== Exercise inputs ==
=== Begin Enclosure ===
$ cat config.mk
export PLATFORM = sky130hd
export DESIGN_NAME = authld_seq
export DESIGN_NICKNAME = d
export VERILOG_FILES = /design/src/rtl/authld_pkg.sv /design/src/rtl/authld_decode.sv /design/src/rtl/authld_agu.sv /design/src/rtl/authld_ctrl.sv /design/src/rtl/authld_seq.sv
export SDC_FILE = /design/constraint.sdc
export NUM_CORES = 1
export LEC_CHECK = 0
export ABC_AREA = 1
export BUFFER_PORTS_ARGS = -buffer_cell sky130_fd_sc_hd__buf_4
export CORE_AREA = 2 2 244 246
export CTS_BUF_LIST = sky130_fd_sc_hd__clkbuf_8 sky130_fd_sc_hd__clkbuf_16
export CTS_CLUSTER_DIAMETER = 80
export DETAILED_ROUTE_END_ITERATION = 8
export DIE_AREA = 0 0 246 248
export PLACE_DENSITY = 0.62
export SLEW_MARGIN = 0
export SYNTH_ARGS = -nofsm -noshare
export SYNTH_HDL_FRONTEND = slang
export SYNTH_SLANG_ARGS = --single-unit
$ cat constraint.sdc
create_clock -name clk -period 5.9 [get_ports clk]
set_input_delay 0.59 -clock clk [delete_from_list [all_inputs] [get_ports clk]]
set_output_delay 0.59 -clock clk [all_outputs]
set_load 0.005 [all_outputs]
=== End Enclosure ===
=== Begin Enclosure ===
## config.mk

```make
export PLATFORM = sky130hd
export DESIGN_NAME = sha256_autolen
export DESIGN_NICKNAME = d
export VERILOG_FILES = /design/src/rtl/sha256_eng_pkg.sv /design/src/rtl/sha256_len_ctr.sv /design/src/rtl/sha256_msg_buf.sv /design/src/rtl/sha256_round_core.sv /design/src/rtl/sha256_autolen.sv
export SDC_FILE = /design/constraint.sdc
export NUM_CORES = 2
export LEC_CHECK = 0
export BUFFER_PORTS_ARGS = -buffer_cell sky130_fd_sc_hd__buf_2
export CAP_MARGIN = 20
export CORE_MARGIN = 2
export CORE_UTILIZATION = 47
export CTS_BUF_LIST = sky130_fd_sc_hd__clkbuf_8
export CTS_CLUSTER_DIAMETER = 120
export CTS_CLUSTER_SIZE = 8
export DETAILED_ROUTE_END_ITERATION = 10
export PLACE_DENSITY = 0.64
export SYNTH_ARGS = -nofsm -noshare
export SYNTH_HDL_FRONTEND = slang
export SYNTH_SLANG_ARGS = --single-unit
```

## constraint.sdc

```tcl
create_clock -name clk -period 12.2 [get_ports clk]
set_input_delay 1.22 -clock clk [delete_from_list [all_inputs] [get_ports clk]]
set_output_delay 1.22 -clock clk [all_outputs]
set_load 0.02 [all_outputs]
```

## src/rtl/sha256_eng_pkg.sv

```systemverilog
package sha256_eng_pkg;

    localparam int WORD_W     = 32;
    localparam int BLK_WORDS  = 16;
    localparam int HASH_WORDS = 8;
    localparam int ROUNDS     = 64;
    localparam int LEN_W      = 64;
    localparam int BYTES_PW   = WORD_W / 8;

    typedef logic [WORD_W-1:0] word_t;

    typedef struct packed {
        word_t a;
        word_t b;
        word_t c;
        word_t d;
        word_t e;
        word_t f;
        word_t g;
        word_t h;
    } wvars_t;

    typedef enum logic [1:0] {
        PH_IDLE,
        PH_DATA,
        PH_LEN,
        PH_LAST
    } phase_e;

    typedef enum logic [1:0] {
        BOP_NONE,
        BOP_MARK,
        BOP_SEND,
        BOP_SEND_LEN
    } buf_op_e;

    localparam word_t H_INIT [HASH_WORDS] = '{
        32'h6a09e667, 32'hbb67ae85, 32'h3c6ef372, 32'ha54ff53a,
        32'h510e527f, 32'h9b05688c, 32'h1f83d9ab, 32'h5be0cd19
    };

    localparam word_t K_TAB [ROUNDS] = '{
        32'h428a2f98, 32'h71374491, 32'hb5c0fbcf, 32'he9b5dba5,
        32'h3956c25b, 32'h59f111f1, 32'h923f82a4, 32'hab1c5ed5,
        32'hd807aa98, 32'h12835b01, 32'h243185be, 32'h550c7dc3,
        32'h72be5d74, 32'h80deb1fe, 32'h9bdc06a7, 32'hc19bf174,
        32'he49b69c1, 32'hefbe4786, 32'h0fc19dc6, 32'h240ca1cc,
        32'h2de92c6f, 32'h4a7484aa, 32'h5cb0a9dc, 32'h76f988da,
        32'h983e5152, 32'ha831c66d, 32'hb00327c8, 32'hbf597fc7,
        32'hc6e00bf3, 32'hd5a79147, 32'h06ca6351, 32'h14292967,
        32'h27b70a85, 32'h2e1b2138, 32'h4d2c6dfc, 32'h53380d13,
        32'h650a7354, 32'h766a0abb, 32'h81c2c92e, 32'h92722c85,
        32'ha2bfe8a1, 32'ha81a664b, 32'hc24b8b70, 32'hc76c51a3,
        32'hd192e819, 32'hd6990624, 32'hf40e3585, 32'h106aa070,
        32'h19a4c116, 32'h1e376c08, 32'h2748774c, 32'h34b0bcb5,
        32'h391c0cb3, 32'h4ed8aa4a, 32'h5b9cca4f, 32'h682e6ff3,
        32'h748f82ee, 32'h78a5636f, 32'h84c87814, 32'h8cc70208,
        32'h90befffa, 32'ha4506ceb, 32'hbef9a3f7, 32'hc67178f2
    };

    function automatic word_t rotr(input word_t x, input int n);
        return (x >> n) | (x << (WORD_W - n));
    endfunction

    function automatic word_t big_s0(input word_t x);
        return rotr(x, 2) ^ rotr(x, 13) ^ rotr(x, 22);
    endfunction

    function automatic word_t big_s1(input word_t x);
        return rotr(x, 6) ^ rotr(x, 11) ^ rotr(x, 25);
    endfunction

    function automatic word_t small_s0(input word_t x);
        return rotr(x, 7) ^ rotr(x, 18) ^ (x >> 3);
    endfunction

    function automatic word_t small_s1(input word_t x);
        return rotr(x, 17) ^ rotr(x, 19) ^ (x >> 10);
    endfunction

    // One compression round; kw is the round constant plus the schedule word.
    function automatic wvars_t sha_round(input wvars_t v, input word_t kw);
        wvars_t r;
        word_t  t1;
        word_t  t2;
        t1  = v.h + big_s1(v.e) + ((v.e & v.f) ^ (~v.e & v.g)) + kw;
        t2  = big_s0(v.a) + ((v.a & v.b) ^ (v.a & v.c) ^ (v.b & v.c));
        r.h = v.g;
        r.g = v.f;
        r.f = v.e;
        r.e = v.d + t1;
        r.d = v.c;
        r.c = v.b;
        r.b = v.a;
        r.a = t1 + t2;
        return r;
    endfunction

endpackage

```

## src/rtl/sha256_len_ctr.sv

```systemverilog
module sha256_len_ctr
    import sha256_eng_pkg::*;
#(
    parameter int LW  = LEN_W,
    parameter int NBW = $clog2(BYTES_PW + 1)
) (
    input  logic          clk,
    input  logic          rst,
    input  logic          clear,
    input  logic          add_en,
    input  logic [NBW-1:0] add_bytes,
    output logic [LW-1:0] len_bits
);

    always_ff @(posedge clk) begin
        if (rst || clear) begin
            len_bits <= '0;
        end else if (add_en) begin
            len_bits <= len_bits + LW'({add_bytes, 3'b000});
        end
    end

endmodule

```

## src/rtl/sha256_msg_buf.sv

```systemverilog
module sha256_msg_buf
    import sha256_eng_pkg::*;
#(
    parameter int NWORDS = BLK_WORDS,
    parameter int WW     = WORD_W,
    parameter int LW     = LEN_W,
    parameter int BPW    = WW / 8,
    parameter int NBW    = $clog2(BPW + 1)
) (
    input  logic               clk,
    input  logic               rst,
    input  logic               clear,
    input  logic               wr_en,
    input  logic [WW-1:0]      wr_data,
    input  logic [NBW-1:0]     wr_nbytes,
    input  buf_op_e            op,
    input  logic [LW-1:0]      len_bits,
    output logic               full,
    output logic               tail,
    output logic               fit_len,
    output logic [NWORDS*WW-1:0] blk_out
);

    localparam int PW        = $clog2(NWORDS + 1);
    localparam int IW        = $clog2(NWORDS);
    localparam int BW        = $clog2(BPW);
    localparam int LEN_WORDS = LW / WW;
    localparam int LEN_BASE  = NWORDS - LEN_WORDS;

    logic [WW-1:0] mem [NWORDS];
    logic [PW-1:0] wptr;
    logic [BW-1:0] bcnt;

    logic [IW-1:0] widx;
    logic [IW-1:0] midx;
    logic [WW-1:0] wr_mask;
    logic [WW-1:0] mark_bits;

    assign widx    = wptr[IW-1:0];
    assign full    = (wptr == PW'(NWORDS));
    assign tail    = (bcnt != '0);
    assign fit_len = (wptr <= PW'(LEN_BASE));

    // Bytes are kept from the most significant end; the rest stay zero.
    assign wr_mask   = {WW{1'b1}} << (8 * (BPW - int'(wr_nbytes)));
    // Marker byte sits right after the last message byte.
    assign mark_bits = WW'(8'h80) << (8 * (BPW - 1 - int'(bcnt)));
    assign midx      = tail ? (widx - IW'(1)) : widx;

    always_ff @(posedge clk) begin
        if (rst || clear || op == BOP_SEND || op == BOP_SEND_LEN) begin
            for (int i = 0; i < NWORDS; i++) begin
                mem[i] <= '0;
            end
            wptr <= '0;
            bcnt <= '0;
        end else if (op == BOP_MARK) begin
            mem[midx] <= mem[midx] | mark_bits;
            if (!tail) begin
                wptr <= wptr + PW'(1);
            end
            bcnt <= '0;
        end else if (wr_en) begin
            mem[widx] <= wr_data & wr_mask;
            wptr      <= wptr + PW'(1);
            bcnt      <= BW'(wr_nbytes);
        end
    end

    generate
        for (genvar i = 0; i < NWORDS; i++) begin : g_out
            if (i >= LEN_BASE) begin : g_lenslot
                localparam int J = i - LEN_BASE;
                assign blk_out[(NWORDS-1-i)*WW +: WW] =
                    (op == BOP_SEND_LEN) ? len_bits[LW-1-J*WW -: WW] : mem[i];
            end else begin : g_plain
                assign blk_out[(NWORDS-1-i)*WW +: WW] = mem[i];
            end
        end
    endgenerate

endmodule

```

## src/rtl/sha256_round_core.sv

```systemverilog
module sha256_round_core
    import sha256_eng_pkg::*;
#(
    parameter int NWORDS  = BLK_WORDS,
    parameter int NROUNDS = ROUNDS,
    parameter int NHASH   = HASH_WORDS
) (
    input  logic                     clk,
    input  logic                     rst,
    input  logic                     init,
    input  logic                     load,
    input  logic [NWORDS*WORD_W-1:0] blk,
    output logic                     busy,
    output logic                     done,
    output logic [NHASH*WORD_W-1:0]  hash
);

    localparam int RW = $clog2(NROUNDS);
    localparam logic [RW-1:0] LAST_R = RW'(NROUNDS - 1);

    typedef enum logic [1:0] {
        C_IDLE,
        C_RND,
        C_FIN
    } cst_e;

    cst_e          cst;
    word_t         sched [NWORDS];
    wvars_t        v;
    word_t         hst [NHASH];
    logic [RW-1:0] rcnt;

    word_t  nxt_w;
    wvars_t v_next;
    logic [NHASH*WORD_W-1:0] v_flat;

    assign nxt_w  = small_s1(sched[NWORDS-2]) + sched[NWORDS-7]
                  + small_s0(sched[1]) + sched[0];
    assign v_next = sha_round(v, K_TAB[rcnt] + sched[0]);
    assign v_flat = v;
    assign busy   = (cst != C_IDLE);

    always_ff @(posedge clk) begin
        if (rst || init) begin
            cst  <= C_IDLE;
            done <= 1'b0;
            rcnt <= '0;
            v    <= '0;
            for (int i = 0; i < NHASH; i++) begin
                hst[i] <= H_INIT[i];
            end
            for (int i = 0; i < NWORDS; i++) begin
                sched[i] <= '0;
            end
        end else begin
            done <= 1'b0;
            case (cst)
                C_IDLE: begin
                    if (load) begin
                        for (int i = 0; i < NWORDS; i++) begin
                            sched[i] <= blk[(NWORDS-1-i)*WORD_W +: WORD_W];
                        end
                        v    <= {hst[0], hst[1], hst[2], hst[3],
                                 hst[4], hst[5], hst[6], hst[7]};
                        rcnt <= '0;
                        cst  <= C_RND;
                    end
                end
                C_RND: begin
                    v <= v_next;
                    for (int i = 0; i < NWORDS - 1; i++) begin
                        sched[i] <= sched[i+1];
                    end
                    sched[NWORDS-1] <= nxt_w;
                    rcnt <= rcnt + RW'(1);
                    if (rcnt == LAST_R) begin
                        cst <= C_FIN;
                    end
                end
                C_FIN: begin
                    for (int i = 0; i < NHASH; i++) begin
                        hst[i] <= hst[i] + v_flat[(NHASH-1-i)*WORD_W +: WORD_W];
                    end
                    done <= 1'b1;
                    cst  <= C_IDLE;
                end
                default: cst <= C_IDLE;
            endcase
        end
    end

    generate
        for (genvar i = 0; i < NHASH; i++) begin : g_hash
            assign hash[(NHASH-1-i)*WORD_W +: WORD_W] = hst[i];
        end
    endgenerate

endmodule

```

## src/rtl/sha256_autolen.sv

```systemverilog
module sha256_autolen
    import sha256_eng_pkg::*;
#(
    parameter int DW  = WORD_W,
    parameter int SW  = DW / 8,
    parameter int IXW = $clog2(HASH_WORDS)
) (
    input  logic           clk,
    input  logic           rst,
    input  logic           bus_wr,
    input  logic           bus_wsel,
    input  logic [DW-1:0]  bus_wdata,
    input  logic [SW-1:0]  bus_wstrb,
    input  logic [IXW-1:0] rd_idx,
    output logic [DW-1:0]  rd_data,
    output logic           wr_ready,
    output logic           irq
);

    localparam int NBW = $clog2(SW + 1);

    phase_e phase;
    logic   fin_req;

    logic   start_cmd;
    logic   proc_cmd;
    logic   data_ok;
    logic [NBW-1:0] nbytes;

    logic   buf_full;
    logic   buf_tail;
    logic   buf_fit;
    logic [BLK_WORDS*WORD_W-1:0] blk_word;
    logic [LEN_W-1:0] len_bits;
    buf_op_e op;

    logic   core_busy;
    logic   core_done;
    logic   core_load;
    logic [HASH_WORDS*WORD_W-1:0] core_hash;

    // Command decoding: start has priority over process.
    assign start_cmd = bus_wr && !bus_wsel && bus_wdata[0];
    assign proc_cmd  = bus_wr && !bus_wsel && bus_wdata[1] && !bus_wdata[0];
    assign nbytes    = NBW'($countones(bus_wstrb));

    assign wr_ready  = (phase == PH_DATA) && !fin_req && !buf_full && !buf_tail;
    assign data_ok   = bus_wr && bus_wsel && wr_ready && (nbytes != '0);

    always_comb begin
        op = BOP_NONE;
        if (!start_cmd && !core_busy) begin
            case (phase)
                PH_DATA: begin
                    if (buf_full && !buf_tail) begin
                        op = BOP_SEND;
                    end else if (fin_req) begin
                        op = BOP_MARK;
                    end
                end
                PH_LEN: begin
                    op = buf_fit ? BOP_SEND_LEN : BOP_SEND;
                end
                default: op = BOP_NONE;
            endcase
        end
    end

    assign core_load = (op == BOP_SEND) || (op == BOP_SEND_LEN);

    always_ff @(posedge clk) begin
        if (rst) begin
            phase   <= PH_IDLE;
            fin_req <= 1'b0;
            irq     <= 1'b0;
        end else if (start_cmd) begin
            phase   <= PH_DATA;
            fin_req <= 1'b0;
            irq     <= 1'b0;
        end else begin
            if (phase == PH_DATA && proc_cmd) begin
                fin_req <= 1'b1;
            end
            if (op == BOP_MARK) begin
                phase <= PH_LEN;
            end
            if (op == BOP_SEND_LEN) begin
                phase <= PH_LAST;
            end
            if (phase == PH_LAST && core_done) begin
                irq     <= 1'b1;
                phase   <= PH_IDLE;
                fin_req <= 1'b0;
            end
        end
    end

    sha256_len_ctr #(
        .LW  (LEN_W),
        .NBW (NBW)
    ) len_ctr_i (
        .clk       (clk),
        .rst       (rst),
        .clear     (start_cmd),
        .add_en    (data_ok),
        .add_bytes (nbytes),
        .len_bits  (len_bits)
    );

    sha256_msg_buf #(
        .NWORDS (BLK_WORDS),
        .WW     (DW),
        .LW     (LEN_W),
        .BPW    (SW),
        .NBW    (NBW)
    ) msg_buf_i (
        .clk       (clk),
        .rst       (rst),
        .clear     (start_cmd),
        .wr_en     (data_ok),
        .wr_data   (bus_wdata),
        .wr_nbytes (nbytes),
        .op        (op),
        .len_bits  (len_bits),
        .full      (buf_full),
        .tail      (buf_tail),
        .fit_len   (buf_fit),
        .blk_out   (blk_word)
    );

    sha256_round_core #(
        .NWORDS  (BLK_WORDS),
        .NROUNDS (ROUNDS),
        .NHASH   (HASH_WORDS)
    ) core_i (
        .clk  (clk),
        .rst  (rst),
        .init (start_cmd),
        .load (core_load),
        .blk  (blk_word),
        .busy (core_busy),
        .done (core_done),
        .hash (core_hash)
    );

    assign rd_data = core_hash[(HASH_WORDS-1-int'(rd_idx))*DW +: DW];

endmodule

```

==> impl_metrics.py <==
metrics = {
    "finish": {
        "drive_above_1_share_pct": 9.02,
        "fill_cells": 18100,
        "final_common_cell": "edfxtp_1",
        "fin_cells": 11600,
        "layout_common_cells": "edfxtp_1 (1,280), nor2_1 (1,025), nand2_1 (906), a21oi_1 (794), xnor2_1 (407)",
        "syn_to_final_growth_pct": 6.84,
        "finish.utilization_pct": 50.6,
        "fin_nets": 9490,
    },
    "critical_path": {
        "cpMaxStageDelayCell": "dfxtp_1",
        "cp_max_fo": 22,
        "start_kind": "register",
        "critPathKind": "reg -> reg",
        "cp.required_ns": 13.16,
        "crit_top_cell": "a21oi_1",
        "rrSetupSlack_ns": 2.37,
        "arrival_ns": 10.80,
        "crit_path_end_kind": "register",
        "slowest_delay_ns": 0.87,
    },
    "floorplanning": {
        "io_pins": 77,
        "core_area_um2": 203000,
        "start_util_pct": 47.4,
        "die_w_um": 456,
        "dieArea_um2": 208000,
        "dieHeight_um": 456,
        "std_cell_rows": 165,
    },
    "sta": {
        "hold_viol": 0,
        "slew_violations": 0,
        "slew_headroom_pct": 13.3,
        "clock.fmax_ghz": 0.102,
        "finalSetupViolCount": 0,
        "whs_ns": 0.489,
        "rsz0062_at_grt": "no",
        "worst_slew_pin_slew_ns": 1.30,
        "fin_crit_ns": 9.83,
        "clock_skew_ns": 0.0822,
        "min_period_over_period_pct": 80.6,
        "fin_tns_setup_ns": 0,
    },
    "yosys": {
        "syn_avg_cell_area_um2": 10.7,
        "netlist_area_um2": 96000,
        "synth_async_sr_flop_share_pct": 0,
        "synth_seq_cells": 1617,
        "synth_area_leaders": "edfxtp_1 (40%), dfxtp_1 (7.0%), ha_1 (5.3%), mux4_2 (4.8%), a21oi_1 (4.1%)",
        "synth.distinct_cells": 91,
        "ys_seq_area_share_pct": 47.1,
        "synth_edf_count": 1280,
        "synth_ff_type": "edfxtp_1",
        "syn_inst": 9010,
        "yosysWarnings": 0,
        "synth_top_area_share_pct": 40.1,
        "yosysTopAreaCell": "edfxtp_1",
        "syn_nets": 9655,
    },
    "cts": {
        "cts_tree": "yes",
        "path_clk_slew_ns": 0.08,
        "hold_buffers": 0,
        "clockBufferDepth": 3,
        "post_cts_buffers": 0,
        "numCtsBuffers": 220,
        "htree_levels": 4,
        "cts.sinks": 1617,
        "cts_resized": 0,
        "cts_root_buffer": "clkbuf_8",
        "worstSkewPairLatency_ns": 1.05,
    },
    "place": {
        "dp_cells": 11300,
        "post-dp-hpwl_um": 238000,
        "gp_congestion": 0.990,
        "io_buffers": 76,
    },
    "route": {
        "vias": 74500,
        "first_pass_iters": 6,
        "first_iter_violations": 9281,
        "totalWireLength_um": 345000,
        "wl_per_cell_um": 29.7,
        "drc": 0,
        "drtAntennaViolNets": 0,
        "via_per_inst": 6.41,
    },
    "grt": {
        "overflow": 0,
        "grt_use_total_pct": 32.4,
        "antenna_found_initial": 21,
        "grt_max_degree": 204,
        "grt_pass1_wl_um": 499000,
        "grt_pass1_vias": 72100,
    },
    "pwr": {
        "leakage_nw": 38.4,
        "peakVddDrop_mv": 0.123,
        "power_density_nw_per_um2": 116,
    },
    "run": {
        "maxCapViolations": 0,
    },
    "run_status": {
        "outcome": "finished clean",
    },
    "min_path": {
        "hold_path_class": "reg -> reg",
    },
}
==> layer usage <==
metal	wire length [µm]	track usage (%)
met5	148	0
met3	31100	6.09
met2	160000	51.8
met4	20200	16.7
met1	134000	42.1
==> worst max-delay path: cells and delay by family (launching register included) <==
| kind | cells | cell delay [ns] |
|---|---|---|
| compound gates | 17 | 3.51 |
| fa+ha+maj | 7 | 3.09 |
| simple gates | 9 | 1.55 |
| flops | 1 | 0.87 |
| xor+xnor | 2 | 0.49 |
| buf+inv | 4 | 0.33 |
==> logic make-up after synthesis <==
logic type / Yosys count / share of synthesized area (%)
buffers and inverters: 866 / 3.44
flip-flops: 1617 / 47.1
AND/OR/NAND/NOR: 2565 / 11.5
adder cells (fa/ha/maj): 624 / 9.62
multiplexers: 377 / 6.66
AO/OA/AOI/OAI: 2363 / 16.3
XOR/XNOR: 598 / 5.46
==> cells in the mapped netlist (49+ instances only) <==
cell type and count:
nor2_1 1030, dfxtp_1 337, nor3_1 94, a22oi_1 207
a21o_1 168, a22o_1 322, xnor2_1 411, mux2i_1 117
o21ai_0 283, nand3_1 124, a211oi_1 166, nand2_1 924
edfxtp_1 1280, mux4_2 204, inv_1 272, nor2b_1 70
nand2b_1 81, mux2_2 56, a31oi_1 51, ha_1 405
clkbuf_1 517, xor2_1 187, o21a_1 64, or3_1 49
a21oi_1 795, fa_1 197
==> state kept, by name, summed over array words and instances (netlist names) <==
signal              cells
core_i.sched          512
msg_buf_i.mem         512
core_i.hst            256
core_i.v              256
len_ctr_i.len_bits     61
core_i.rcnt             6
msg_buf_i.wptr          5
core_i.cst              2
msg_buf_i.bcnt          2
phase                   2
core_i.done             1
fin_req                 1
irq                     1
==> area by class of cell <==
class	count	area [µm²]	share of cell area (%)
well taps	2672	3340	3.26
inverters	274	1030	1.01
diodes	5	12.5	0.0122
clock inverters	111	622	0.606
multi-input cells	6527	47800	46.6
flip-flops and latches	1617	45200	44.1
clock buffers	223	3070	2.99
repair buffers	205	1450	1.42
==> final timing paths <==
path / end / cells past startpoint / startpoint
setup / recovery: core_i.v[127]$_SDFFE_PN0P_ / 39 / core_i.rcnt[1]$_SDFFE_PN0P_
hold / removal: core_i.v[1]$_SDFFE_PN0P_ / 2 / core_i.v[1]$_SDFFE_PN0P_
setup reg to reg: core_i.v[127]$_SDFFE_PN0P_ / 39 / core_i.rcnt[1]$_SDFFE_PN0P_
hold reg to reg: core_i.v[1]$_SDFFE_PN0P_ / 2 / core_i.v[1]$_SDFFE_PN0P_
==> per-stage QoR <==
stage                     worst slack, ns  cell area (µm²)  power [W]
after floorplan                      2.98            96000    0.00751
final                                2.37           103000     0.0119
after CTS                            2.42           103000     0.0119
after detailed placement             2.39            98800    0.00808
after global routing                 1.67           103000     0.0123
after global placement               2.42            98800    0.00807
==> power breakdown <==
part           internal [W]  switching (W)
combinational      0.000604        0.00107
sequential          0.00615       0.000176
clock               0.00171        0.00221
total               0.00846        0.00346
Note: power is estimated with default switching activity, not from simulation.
=== End Enclosure ===
== What the task requires ==
Every line with the string "genvar" in the material should be returned.

== Exercise result ==
        for (genvar i = 0; i < NWORDS; i++) begin : g_out
        for (genvar i = 0; i < NHASH; i++) begin : g_hash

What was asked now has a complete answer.